==> src/hw/fxPkg.sv <==
`default_nettype none

package fxPkg;

	////////////////////////////////////////
	// Widths
	////////////////////////////////////////
	localparam int GPR_W = 64; // Architected GPR width
	localparam int NUM_GPR = 32; // GPR count
	localparam int REG_AW = 5; // Register number width
	localparam int IMM_W = 16; // D-form SI/UI field
	localparam int CR_W = 32; // Eight 4-bit CR fields
	localparam int INSTR_W = 32; // Instruction word
	localparam int APB_DW = 32; // APB data bus

	// Big-endian numbering, bit 0 is the MSB
	typedef logic [0:GPR_W-1] gprT;
	typedef logic [0:REG_AW-1] regAddrT;
	typedef logic [0:IMM_W-1] immT;
	typedef logic [0:CR_W-1] crT; // Field 0 leftmost, LT GT EQ SO
	typedef logic [0:INSTR_W-1] instrT;
	typedef logic [APB_DW-1:0] apbDataT; // Bus side keeps the usual order

	typedef enum logic [3:0] {
		opAddi,
		opAddis,
		opAddic,
		opAddicRc,
		opSubfic,
		opMulli,
		opAndi, // Record form only
		opAndis, // Record form only
		opOri,
		opOris,
		opXori,
		opXoris,
		opCmpi,
		opCmpli
	} fxOpT;

	////////////////////////////////////////
	// Primary opcodes, bits 0-5
	////////////////////////////////////////
	localparam logic [5:0] OPC_MULLI = 6'd7;
	localparam logic [5:0] OPC_SUBFIC = 6'd8;
	localparam logic [5:0] OPC_CMPLI = 6'd10;
	localparam logic [5:0] OPC_CMPI = 6'd11;
	localparam logic [5:0] OPC_ADDIC = 6'd12;
	localparam logic [5:0] OPC_ADDICRC = 6'd13;
	localparam logic [5:0] OPC_ADDI = 6'd14;
	localparam logic [5:0] OPC_ADDIS = 6'd15;
	localparam logic [5:0] OPC_ORI = 6'd24;
	localparam logic [5:0] OPC_ORIS = 6'd25;
	localparam logic [5:0] OPC_XORI = 6'd26;
	localparam logic [5:0] OPC_XORIS = 6'd27;
	localparam logic [5:0] OPC_ANDI = 6'd28;
	localparam logic [5:0] OPC_ANDIS = 6'd29;

	////////////////////////////////////////
	// APB register offsets
	////////////////////////////////////////
	localparam int unsigned ADDR_INSTR = 32'h000; // Write issues
	localparam int unsigned ADDR_CR = 32'h004; // Read only
	localparam int unsigned ADDR_XER = 32'h008; // CA in bit 0
	localparam int unsigned ADDR_GPR_BASE = 32'h100; // 8 bytes per GPR

endpackage

`default_nettype wire

==> src/hw/fxApbSlave.sv <==
`timescale 1ns/1ps
`default_nettype none

module fxApbSlave #(
	parameter int ADDR_W = 12 // At least 9 for the GPR window
) (
	input wire clock_i,
	input wire rstN_i,
	input wire [ADDR_W-1:0] paddr_i,
	input wire psel_i,
	input wire penable_i,
	input wire pwrite_i,
	input wire fxPkg::apbDataT pwdata_i,
	output fxPkg::apbDataT prdata_o,
	output logic pready_o,
	output logic pslverr_o,
	input wire illegal_i,
	input wire fxPkg::crT cr_i,
	input wire ca_i,
	input wire fxPkg::gprT hostRdData_i,
	input wire wbValid_i,
	input wire fxPkg::regAddrT wbAddr_i,
	input wire fxPkg::gprT wbData_i,
	output fxPkg::instrT instr_o,
	output logic issue_o,
	output fxPkg::regAddrT hostRdAddr_o,
	output logic rfWe_o,
	output fxPkg::regAddrT rfWrAddr_o,
	output fxPkg::gprT rfWrData_o
);
	import fxPkg::*;

	logic wrAccess; // Access phase write
	logic isInstr;
	logic isCr;
	logic isXer;
	logic isGpr; // 0x100-0x1FF window
	logic hiWord; // Offset +4 in the GPR pair
	logic hostWe;
	apbDataT loStage; // Low half awaiting commit

	////////////////////////////////////////
	// Address decode
	////////////////////////////////////////
	assign wrAccess = psel_i && penable_i && pwrite_i;
	assign isInstr = paddr_i == ADDR_W'(ADDR_INSTR);
	assign isCr = paddr_i == ADDR_W'(ADDR_CR);
	assign isXer = paddr_i == ADDR_W'(ADDR_XER);
	assign isGpr = paddr_i[ADDR_W-1:8] == (ADDR_W-8)'(ADDR_GPR_BASE >> 8);
	assign hiWord = paddr_i[2];
	assign hostRdAddr_o = paddr_i[7:3]; // GPR n at base + 8n

	assign pready_o = 1'b1; // No wait states
	assign instr_o = pwdata_i; // Decoder looks at the bus directly
	assign issue_o = wrAccess && isInstr && !illegal_i;
	assign pslverr_o = wrAccess && isInstr && illegal_i; // Rejected, no issue

	////////////////////////////////////////
	// Read mux
	////////////////////////////////////////
	always_comb begin
		prdata_o = '0;
		if (isCr) begin
			prdata_o = cr_i;
		end else if (isXer) begin
			prdata_o = {{(APB_DW-1){1'b0}}, ca_i};
		end else if (isGpr) begin
			prdata_o = hiWord ? hostRdData_i[0:31] : hostRdData_i[32:63];
		end
	end

	////////////////////////////////////////
	// GPR load
	////////////////////////////////////////
	always_ff @(posedge clock_i) begin
		if (wrAccess && isGpr && !hiWord) begin
			loStage <= pwdata_i;
		end
	end

	assign hostWe = wrAccess && isGpr && hiWord; // Commit both halves

	// Unit writeback first, never coincides with an access
	assign rfWe_o = wbValid_i || hostWe;
	assign rfWrAddr_o = wbValid_i ? wbAddr_i : hostRdAddr_o;
	assign rfWrData_o = wbValid_i ? wbData_i : {pwdata_i, loStage};

endmodule

`default_nettype wire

-----

Task statement - Count of lines with the string "fxApbSlave" in the material above: give that number only.

Output of the exercise - 2